When you configure the pin as an output, the equivalent circuit will change. Req will be much lower. Veq will depend on whether the output value is high or low (and Req probably depends also).

When calculating the Thevenin equivalent circuit, its good to remember that Veq is the open-circuit output voltage; and Req is given by Veq/Iss, where Iss is the short-circuit output current.

Edit

Microcontroller data sheets don't always give you everything you need to know to answer your question. Here's the closest thing to relevant lines from your datasheet (p. 316):

enter image description here

This says that with a 5 V supply, if the load is 20 mA or less (the negative sign indicates current going out of the pin) the high level voltage will be at least 4.2 V. You can guess that the open-circuit output voltage will be very close to 5 V (or you can measure it on a demo board to be sure). That implies the Req is no higher than (5.0 - 4.2) / 0.020 = 40 Ohms.
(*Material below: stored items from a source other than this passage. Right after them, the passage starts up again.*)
File: config.mk
export PLATFORM = sky130hd
export DESIGN_NAME = async_req_arbiter
export DESIGN_NICKNAME = d
export VERILOG_FILES = /design/src/rtl/arb_pkg.sv /design/src/rtl/sync_high.sv /design/src/rtl/async_req_arbiter.sv
export SDC_FILE = /design/constraint.sdc
export NUM_CORES = 1
export LEC_CHECK = 0
export ABC_AREA = 1
export CORE_MARGIN = 1.5
export CORE_UTILIZATION = 50
export CTS_BUF_LIST = sky130_fd_sc_hd__clkbuf_16
export CTS_CLUSTER_DIAMETER = 40
export DETAILED_ROUTE_END_ITERATION = 8
export GPL_TIMING_DRIVEN = 0
export PLACE_DENSITY = 0.71
export SYNTH_ARGS = -nofsm -noshare
export SYNTH_HDL_FRONTEND = slang
export SYNTH_SLANG_ARGS = --single-unit
File: constraint.sdc
create_clock -name clk -period 1.9 [get_ports clk]
set_input_delay 0.38 -clock clk [delete_from_list [all_inputs] [get_ports clk]]
set_output_delay 0.38 -clock clk [all_outputs]
set_load 0.005 [all_outputs]
File: src/rtl/arb_pkg.sv
// Shared types and constants for the asynchronous request arbiter.
package arb_pkg;

   typedef enum logic [1:0] {
      IDLE  = 2'd0,
      GRANT = 2'd1,
      DROP  = 2'd2
   } arb_state_t;

   localparam int unsigned DEFAULT_NUM_REQ = 4;

endpackage

File: src/rtl/sync_high.sv
// Two-flop synchronizer for one asynchronous level; clears on reset.
module sync_high (
   input  logic clk,
   input  logic rst,
   input  logic d,
   output logic q
);

   logic meta;

   // Two register stages give the first stage a full cycle to settle.
   always_ff @(posedge clk or posedge rst) begin
      if (rst) begin
         meta <= 1'b0;
         q    <= 1'b0;
      end else begin
         meta <= d;
         q    <= meta;
      end
   end

endmodule

File: src/rtl/async_req_arbiter.sv
// Round-robin arbiter granting one shared resource to asynchronous
// requesters through a 4-phase req/ack handshake, with a watchdog that
// releases a grant the resource never completes.
module async_req_arbiter
   import arb_pkg::*;
#(
   parameter int unsigned NUM_REQ = DEFAULT_NUM_REQ,
   parameter int unsigned TIMEOUT = 255
) (
   input  logic                       clk,
   input  logic                       rst,
   input  logic [NUM_REQ-1:0]         async_req,
   output logic [NUM_REQ-1:0]         ack,
   output logic                       grant_valid,
   output logic [$clog2(NUM_REQ)-1:0] grant_id,
   output logic                       res_start,
   input  logic                       res_done,
   output logic                       timeout_err
);

   localparam int unsigned IW = $clog2(NUM_REQ);
   localparam int unsigned CW = $clog2(TIMEOUT + 1);
   localparam logic [CW-1:0] CNT_LAST = CW'(TIMEOUT - 1);
   localparam logic [IW-1:0] ID_LAST  = IW'(NUM_REQ - 1);

   logic [NUM_REQ-1:0] req_s;
   arb_state_t         state;
   logic [IW-1:0]      ptr;
   logic [CW-1:0]      cnt;
   logic               pick_found;
   logic [IW-1:0]      pick_id;
   logic [NUM_REQ-1:0] pick_onehot;

   // Each request line crosses into the clk domain on its own synchronizer.
   for (genvar g = 0; g < NUM_REQ; g++) begin : g_sync
      sync_high u_sync (
         .clk (clk),
         .rst (rst),
         .d   (async_req[g]),
         .q   (req_s[g])
      );
   end

   // First set request searching circularly upward from start; the index
   // wrap is done explicitly so non-power-of-two NUM_REQ works too.
   function automatic logic [IW:0] rr_pick(input logic [NUM_REQ-1:0] req,
                                           input logic [IW-1:0]      start);
      logic          found;
      logic [IW-1:0] sel;
      int unsigned   idx;
      found = 1'b0;
      sel   = '0;
      for (int unsigned k = 0; k < NUM_REQ; k++) begin
         idx = 32'(start) + k;
         if (idx >= NUM_REQ) idx = idx - NUM_REQ;
         if (!found && req[IW'(idx)]) begin
            found = 1'b1;
            sel   = IW'(idx);
         end
      end
      return {found, sel};
   endfunction

   // Candidate for the next grant and its one-hot acknowledge pattern.
   always_comb begin
      {pick_found, pick_id} = rr_pick(req_s, ptr);
      pick_onehot           = '0;
      pick_onehot[pick_id]  = 1'b1;
   end

   // Grant sequencing: arbitrate, wait for done or watchdog, then wait for
   // the granted requester to withdraw before returning to idle.
   always_ff @(posedge clk or posedge rst) begin
      if (rst) begin
         state       <= IDLE;
         ptr         <= '0;
         cnt         <= '0;
         ack         <= '0;
         grant_id    <= '0;
         res_start   <= 1'b0;
         timeout_err <= 1'b0;
      end else begin
         res_start   <= 1'b0;
         timeout_err <= 1'b0;
         case (state)
            IDLE: begin
               if (pick_found) begin
                  state     <= GRANT;
                  ack       <= pick_onehot;
                  grant_id  <= pick_id;
                  res_start <= 1'b1;
                  cnt       <= '0;
               end
            end
            GRANT: begin
               cnt <= cnt + 1'b1;
               // Completion takes priority over a watchdog expiring in the same cycle.
               if (res_done) begin
                  state <= DROP;
               end else if (cnt == CNT_LAST) begin
                  state       <= DROP;
                  timeout_err <= 1'b1;
               end
            end
            DROP: begin
               if (!req_s[grant_id]) begin
                  state <= IDLE;
                  ack   <= '0;
                  ptr   <= (grant_id == ID_LAST) ? '0 : grant_id + 1'b1;
               end
            end
            default: state <= IDLE;
         endcase
      end
   end

   assign grant_valid = |ack;

endmodule

# [Word level (Yosys, flattened, before mapping)]
# Index checks and enable logic that the tools add are counted.
# Widths: inputs -> output; s select.
[word_totals] register_bits=28 inputBits=7 out_inout_bits=9 elab_cells=99
[classes] add_sub_neg=9 magnitude_cmp=11 eq_ne=7 muxes=40 bitwise=1 n_reduce_logical=16
[op_table] cell="$mux 2" n=13
[op_table] cell="$lt 2x3->1 const B" n=6
[op_table] cell="$pmux 8 s2" n=1
[op_table] cell="$mux 1" n=15
[op_table] cell="$bmux 1 s2" n=5
[op_table] cell="$ge 3x3->1 const B" n=3
[op_table] cell="$add 8x1->8 const B" n=1
[op_table] cell="$eq 8x8->1 const B" n=1
[op_table] cell="$mux 4" n=2
[op_table] cell="$mux 8" n=1
[op_table] cell="$pmux 4 s2" n=1
[op_table] cell="$sub 2x1->2 const B" n=4
[op_table] cell="$add 2x2->3 const B" n=2
[op_table] cell="$pmux 2 s3" n=1
[op_table] cell="$reduce_and 2->1" n=3
[op_table] cell="$reduce_and 3->1" n=2
[op_table] cell="$eq 2x2->1 const B" n=2
[op_table] cell="$logic_and 1x1->1" n=4
[op_table] cell="$ne 2x2->1 const B" n=2
[op_table] cell="$reduce_bool 2->1" n=2
[op_table] cell="$reduce_or 4->1" n=1
[op_table] cell="$add 2x1->3 const B" n=1
[op_table] cell="$ge 2x3->1 const B" n=1
[op_table] cell="$logic_not 1->1" n=3
[op_table] cell="other kinds (7)" n=7

# [Depth between registers and ports, before layout]
# Gate-level depths: netlist of the first run.
[depth] word_depth=20 mapped_depth=12 ltp_nobuf=12

# [By module]
# A second synthesis of the first run with hierarchy kept.
[hier_totals] cells_unflattened=189 hier_area_um2=1587.8
[modules_own_cells] module="async_req_arbiter" n_inst=1 cells_each=177 area_each_um2=1372.6 seq_area_each_um2=500.5
[modules_own_cells] module="sync_high" n_inst=4 cells_each=3 area_each_um2=53.8 seq_area_each_um2=50.0

# [Least setup slack after synthesis of the first run]
# OpenSTA, ideal clock, no wires.
[synth_timing] path_kind="reg-to-reg" from="register ptr[0]" to="register state[0]" setup_ps=124 t_arrival_ps=1363 required_time_ps=1776 path_slack_ps=413 stages_incl_launch_ff=11 path_buffers=1 synth_period_minus_slack_ps=1487 path_cell_list="dfrtp_1 -> buf_6 -> nand2_1 -> nand2_1 -> nand2_2 -> nand2_4 -> nor2_8 -> nand3b_4 -> nand2_4 -> inv_2 -> or2_1"
[synth_via] elab_chain_len=16 word_cells_on_any_way=35 classes_between="add/sub: 7; order compare: 4; eq/ne: 1; mux: 16; reduce/logical: 7"
[synth_lines] element="from (decl)" line="async_req_arbiter.sv:28" source="logic [IW-1:0] ptr;"
[synth_lines] element="from (signal assigned)" line="async_req_arbiter.sv:109" source="ptr <= (grant_id == ID_LAST) ? '0 : grant_id + 1'b1;"
[synth_lines] element="branches (longest 13 deep; another with $add 2x1->3)"
[synth_lines] element="$mux 1 (*)" line="async_req_arbiter.sv:56" source="if (!found && req[IW'(idx)]) begin"
[synth_lines] element="$ne 2x2->1 (no line) (*)"
[synth_lines] element="$reduce_and 3->1 (no line) (*)"
[synth_lines] element="to (signal assigned)" line="async_req_arbiter.sv:75" source="state <= IDLE;"
[synth_lines] element="to (signal assigned)" line="async_req_arbiter.sv:88" source="state <= GRANT;"
[synth_lines] element="to (signal assigned)" line="async_req_arbiter.sv:99" source="state <= DROP;"
[synth_lines] element="to (decl)" line="async_req_arbiter.sv:27" source="arb_state_t state;"
# Mark *: on every way between the ends. The select of a mux whose other input is x is not followed.
# A chain may end at the register's enable or synchronous reset.

# [Worst setup path after layout of the first run]
[layout_timing] from="register ack[1]" to="output port grant_valid"
[layout_via] elab_chain_len=1
[layout_lines] element="from (decl)" line="async_req_arbiter.sv:13" source="output logic [NUM_REQ-1:0] ack,"
[layout_lines] element="from (signal assigned)" line="async_req_arbiter.sv:89" source="ack <= pick_onehot;"
[layout_lines] element="$reduce_or 4->1" line="async_req_arbiter.sv:117" source="assign grant_valid = |ack;"
[layout_lines] element="to (decl)" line="async_req_arbiter.sv:14" source="output logic grant_valid,"
# Every way passes these cells.

==> impl_metrics.toml, run 1 <==
[placed_design]
hpwl_mm = 2.10
io_buffer_count = 15
routabilityCongestion = 0.824
dpl_worst_slack_ns = 0.180
dp.cells = 227
place_area_mm2 = 0.00173

[layout]
final_core_util_pct = 63.7
num-nets-final = 212
fill_cells = 253
layout_common_cells = "46 x nand2_1, 28 x dfrtp_1, 24 x nand3_1"
fin_cells = 232
design_area_mm2 = 0.00182
final_layout_size_suffix_gt1_share_pct = 14.9
synthToLayoutAreaGrowth_pct = 17.8
diodes = 0
final_common_cell = "nand2_1"

[sta]
rsz0062_at_grt = "false"
setup_viol = 0
skew_ns = 0.00324
period_minus_slack_ns = 1.79
hold_slack_ns = 0.350
fin_tns_setup_ns = 0
tightest_slew_ns = 1.05
hold_viol = 0
fmax_mhz = 559
timing.final.crit_share_pct = 94.2
slew_headroom_pct = 30.1
setup_slack_ns = 0.111
finalMaxSlewViolations = 0

[cts]
clkSlewWorstSetupHoldPaths_ns = 0.07
clock_sinks = 28
clock_latency_ns = 0.26
cts_root_buffer = "clkbuf_16"
cts_buffers = 3
cts_hold_buf = 0
h-tree-depth = 1
clockBufferDepth = 2
cts_tree = "yes"

[flow_run]
drv_cap = 0

[yosys]
synth.distinct_cells = 30
synth_top_cell_area_share_pct = 45.4
synth.area.top_cells = "dfrtp_1 45%, nand2_1 11%, nand3_1 7.8%"
ys_warn_count = 0
ys_seq_elements = 28
synth_fp_nets = 191
synth_area_mm2 = 0.00154
syn_inst = 181
ys_seq_area_share_pct = 45.4
yosys.area.top_type = "dfrtp_1"
syn_avg_cell_area_um2 = 8.52

[floorplan]
ios = 16
die_y_um = 58.5
coreArea_mm2 = 0.00285
start_util_pct = 54.1
die-width_um = 58.5
die_area_mm2 = 0.00343
rows = 19

[power_and_ir_drop]
finalPower_mw = 3.04
vdd_ir_drop_max_uv = 652
p_leak_nw = 0.901
powerDensity_mw_per_mm2 = 1670

[min_path]
hold_depth = 0
hold_class = "reg2reg"

[worst_setup_path]
worstPathRequired_ns = 1.52
critPathLaunchType = "flop"
path_class = "reg2out"
crit_fanout = 3
rr_worst_depth = 4
cp.arrival_ns = 1.41
endpoint_kind = "output pin"

[route]
dr.pass1.iters = 4
drcViolationCount = 0
vias_per_cell = 5.42
ant_nets = 0
wl_mm = 2.87
drtIter0Drc = 92
vias = 1258
wl_per_cell_um = 12.4

[grt]
grt_pass1_wl_mm = 5.17
grt_overflow_total = 0
grt_pass1_vias = 1199
antenna_found_initial = 0
grt_max_degree = 29
track_usage_pct = 19.8

[run_status]
status = "complete, no violations"
-- layer usage --
layer | global-route usage (%) | part of all wire (%) | vias to the layer above | routed length [um]
li1 | - | - | 631 | -
met2 | 33.7 | 49 | 28 | 1400
met3 | 2.86 | 3.0 | 8 | 87
met4 | 7.64 | 2.2 | 0 | 63
met5 | 0 | 0 | - | 0
met1 | 25.5 | 46 | 591 | 1320
-- critical path, cell delays in order (launching register included) --
cell and delay, ns:
dfrtp_1 0.40, or4_1 0.49, dlygate4sd2_1 0.27
-- what timing repair did --
action | CTS | global route
setup endpoints to repair | 1 | 0
buffers inserted | 1 | 0
resized for setup | 1 | 0
-- cell families (layout without fill, tap and decap cells) --
group	after synthesis	after routing	share of synthesized area (%)
simple gates	101	101	34.5
flops	28	28	45.4
buf+inv	27	47	8.60
compound gates	22	22	9.08
fa+ha+maj	3	3	2.43
-- power by group --
part / internal, mW / switching [mW] / total, mW
clock network: 0.282 / 0.189 / 0.471
logic: 0.681 / 1.03 / 1.71
registers: 0.737 / 0.123 / 0.860
total: 1.70 / 1.34 / 3.04
-- registers in the layout, summed over array words and instances (netlist names) --
| signal | flops |
|---|---|
| ack | 4 |
| cnt | 8 |
| g_sync.u_sync.meta | 4 |
| g_sync.u_sync.q | 4 |
| grant_id | 2 |
| ptr | 2 |
| res_start | 1 |
| state | 2 |
| timeout_err | 1 |
-- path summary, 6_finish.rpt --
| check | start | endpoint | slack [ns] |
|---|---|---|---|
| min | g_sync[3].u_sync.meta$_DFF_PP0_ | g_sync[3].u_sync.q$_DFF_PP0_ | 0.35 |
| min in group asynchronous | rst | g_sync[2].u_sync.meta$_DFF_PP0_ | 0.68 |
| max | ack[1]$_DFFE_PP0P_ | grant_valid | 0.11 |
| max in group asynchronous | rst | ack[2]$_DFFE_PP0P_ | 0.59 |
| max reg2reg | state[1]$_DFFE_PP0P_ | state[1]$_DFFE_PP0P_ | 0.23 |
| min reg2reg | g_sync[3].u_sync.meta$_DFF_PP0_ | g_sync[3].u_sync.q$_DFF_PP0_ | 0.35 |
-- layout make-up --
cell class	count	area [um2]	share of cell area (%)
Multi-Input combinational cell	126	709	39.0
Tap cell	31	38.8	2.13
Clock buffer	3	75.1	4.13
Timing Repair Buffer	16	156	8.61
Inverter	24	90.1	4.96
Clock inverter	1	3.75	0.207
Sequential cell	28	701	38.6
Buffer	3	42.5	2.34
-- synth_stat cells (all sizes together) --
| cell | n |
|---|---|
| nor2 | 9 |
| nand3b | 1 |
| nand2 | 56 |
| nor4 | 1 |
| inv | 24 |
| a31oi | 1 |
| a21oi | 4 |
| or2 | 1 |
| nand4 | 3 |
| nor3 | 1 |
| and2 | 1 |
| o22ai | 1 |
| o211ai | 1 |
| nor3b | 1 |
| buf | 3 |
| o21ai | 14 |
| ha | 3 |
| o31ai | 1 |
| dfrtp | 28 |
| or4 | 1 |
| nand3 | 26 |
Power figures use the tool's default switching activity.
==> run 2, diff against run 1 <==
CORE_MARGIN = unset   (was 1.5)
PLACE_DENSITY = 0.73   (was 0.71)
clock period = 1.6 ns   (was 1.9 ns; I/O delays follow)
==> impl_metrics.toml, run 2 (same netlist as run 1, synthesis figures left out) <==
[floorplan]
die-width_um = 57.5
start_util_pct = 54.5
rows = 19
coreArea_mm2 = 0.00283
ios = 16
die_area_mm2 = 0.00331
die_y_um = 57.5

[worst_setup_path]
critPathLaunchType = "flop"
worstPathRequired_ns = 1.75
rr_worst_depth = 13
crit_fanout = 6
cp_common_cell = "nand2_1"
cp.arrival_ns = 1.77
worstReg2RegStart = "ptr[1]$_DFFE_PP0P_"
crit_chain = "inv_4 > nand2_1 > nand2_2 > nand2_2 > nand2_4 > nor2_8 > buf_4 > nand2_1 > nand2_2 > inv_1 > nand2_1 > nand3_1 > nand2_1"
path_class = "reg2reg"
crit_start = "ptr[1]$_DFFE_PP0P_"
rrSetupSlack_ns = -0.02
critPathTopFamily = "simple AND/OR/NAND/NOR gates"
slowest_delay_ns = 0.47
cp.depth = 13
endpoint_kind = "flop"
cp_slowest_cell = "dfrtp_2"
path_buf_inv = 3

[sta]
period_minus_slack_ns = 1.62
rsz0062_at_grt = "true"
finalMaxSlewViolations = 0
fmax_mhz = 618
slew_headroom_pct = 31.5
hold_viol = 0
tightest_slew_ns = 1.03
skew_ns = 0.00229
setup_viol = 4
timing.final.crit_share_pct = 101
setup_slack_ns = -0.0190

[layout]
num-nets-final = 221
final_layout_size_suffix_gt1_share_pct = 29.5
final_common_cell = "nand2_1"
fill_cells = 208
synthToLayoutAreaGrowth_pct = 30.5
largest_reg_flops = 8
multi_input_comb_area_um2 = 817
regMostFlops = "cnt"
final_core_util_pct = 71.2
layout_common_cells = "33 x nand2_1, 25 x dfrtp_1, 21 x inv_1, 21 x nand3_1, 14 x clkdlybuf4s50_1"
diodes = 0
seq_area_um2 = 704

[grt]
grt_max_degree = 29
grt_overflow_total = 0
antenna_found_initial = 0
grt_pass1_vias = 1258
track_usage_pct = 22.0
grt_pass1_wl_mm = 5.51

[cts]
clockBufferDepth = 2
clock_latency_ns = 0.26
cts_buffers = 3
h-tree-depth = 1
cts_hold_buf = 0
cts_tree = "yes"
cts_root_buffer = "clkbuf_16"
clkSlewWorstSetupHoldPaths_ns = 0.06
clock_sinks = 28

[route]
ant_nets = 0
drcViolationCount = 4
wl_per_cell_um = 13.8
wl_mm = 3.33
dr.pass1.iters = 6
drtIter0Drc = 80
vias_per_cell = 5.55
vias = 1337

[min_path]
hold_class = "reg2reg"
worstHoldStart = "g_sync[2].u_sync.meta$_DFF_PP0_"
hold_depth = 0

[power_and_ir_drop]
powerDensity_mw_per_mm2 = 2080
vdd_ir_drop_max_uv = 987
p_leak_nw = 0.993

[run_status]
status = "complete, but fails checks"
failed_checks = "DRC, setup timing"

[placed_design]
hpwl_mm = 2.29
io_buffer_count = 15
dpl_worst_slack_ns = -0.0617
routabilityCongestion = 0.824

[flow_run]
drv_cap = 0
==> run 2: what timing repair did <==
action,4_1_cts,5_1_grt
gates resized for setup,7,32
pin swaps,3,15
setup endpoints to repair,12,19
setup buffers,3,7
gates cloned,0,1
==> run 2: path summary, 6_finish.rpt <==
path	endpoint
min in group asynchronous	ptr[0]$_DFFE_PP0P_
max in group asynchronous	grant_id[0]$_DFFE_PP0P_
max	ack[2]$_DFFE_PP0P_
max reg2reg	ack[2]$_DFFE_PP0P_
min reg2reg	g_sync[2].u_sync.q$_DFF_PP0_
min	g_sync[2].u_sync.q$_DFF_PP0_
==> run 2: worst reg2reg max path, cell delays in order (launching register included) <==
cell and delay [ns]:
dfrtp_2 0.47, inv_4 0.11, nand2_1 0.09, nand2_2 0.11, nand2_2 0.07, nand2_4 0.10
nor2_8 0.05, buf_4 0.13, nand2_1 0.06, nand2_2 0.08, inv_1 0.06, nand2_1 0.06
nand3_1 0.08, nand2_1 0.05
==> run 2: metal layers <==
layer / routed length (um) / up-vias / track usage [%]
met2: 1710 / 34 / 38.0
met5: 0 / - / 0
met3: 145 / 4 / 5.22
met4: 43 / 0 / 7.32
met1: 1430 / 653 / 27.0
li1: - / 646 / -
==> run 2: stage by stage <==
stage               power (mW)  area (um2)  hold slack (ns)  cells  setup TNS, ns
global placement          2.98        1730            0.332    227        -0.0498
floorplan                 2.56        1540            0.331    181              0
detailed placement        3.05        1730            0.336    227         -0.272
finish                    4.19        2010            0.349    241        -0.0498
CTS                       3.66        1830            0.351    234         -0.272
global route              4.48        2010            0.356    241          -1.21
==> run 2: area by class of cell <==
type	instances	share of cell area, %
Buffer	2	1.55
Clock buffer	3	3.73
Clock inverter	1	0.186
Inverter	24	4.85
Multi-Input combinational cell	126	40.6
Sequential cell	28	35.0
Tap cell	31	1.93
Timing Repair Buffer	26	12.2
==> run 2: where the power goes <==
part           internal, mW  total [mW]  switching (mW)
registers             0.883        1.06           0.181
clock network         0.334       0.557           0.222
logic                  1.13        2.57            1.44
In any case, these estimates are all very rough. They all depend on the assumption that the output driver has linear characteristics. In reality, the behavior is likely to have substantial nonlinearities, so its better to design using the specs that are guaranteed in the datasheet, rather than make guesses about Thevenin equivalent circuits.

For example, if you design your LED load to draw less than 20 mA, you know that you'll get at least 4.2 V out of the output pin. That should be enough to choose your LED current limiting resistor, or tell you that you need an external transistor buffer to drive your LED.

Also, be sure to check Note 3 after the quoted table in the datasheet where it gives some limits for total I/O current in case you are driving multiple LEDs from different pins.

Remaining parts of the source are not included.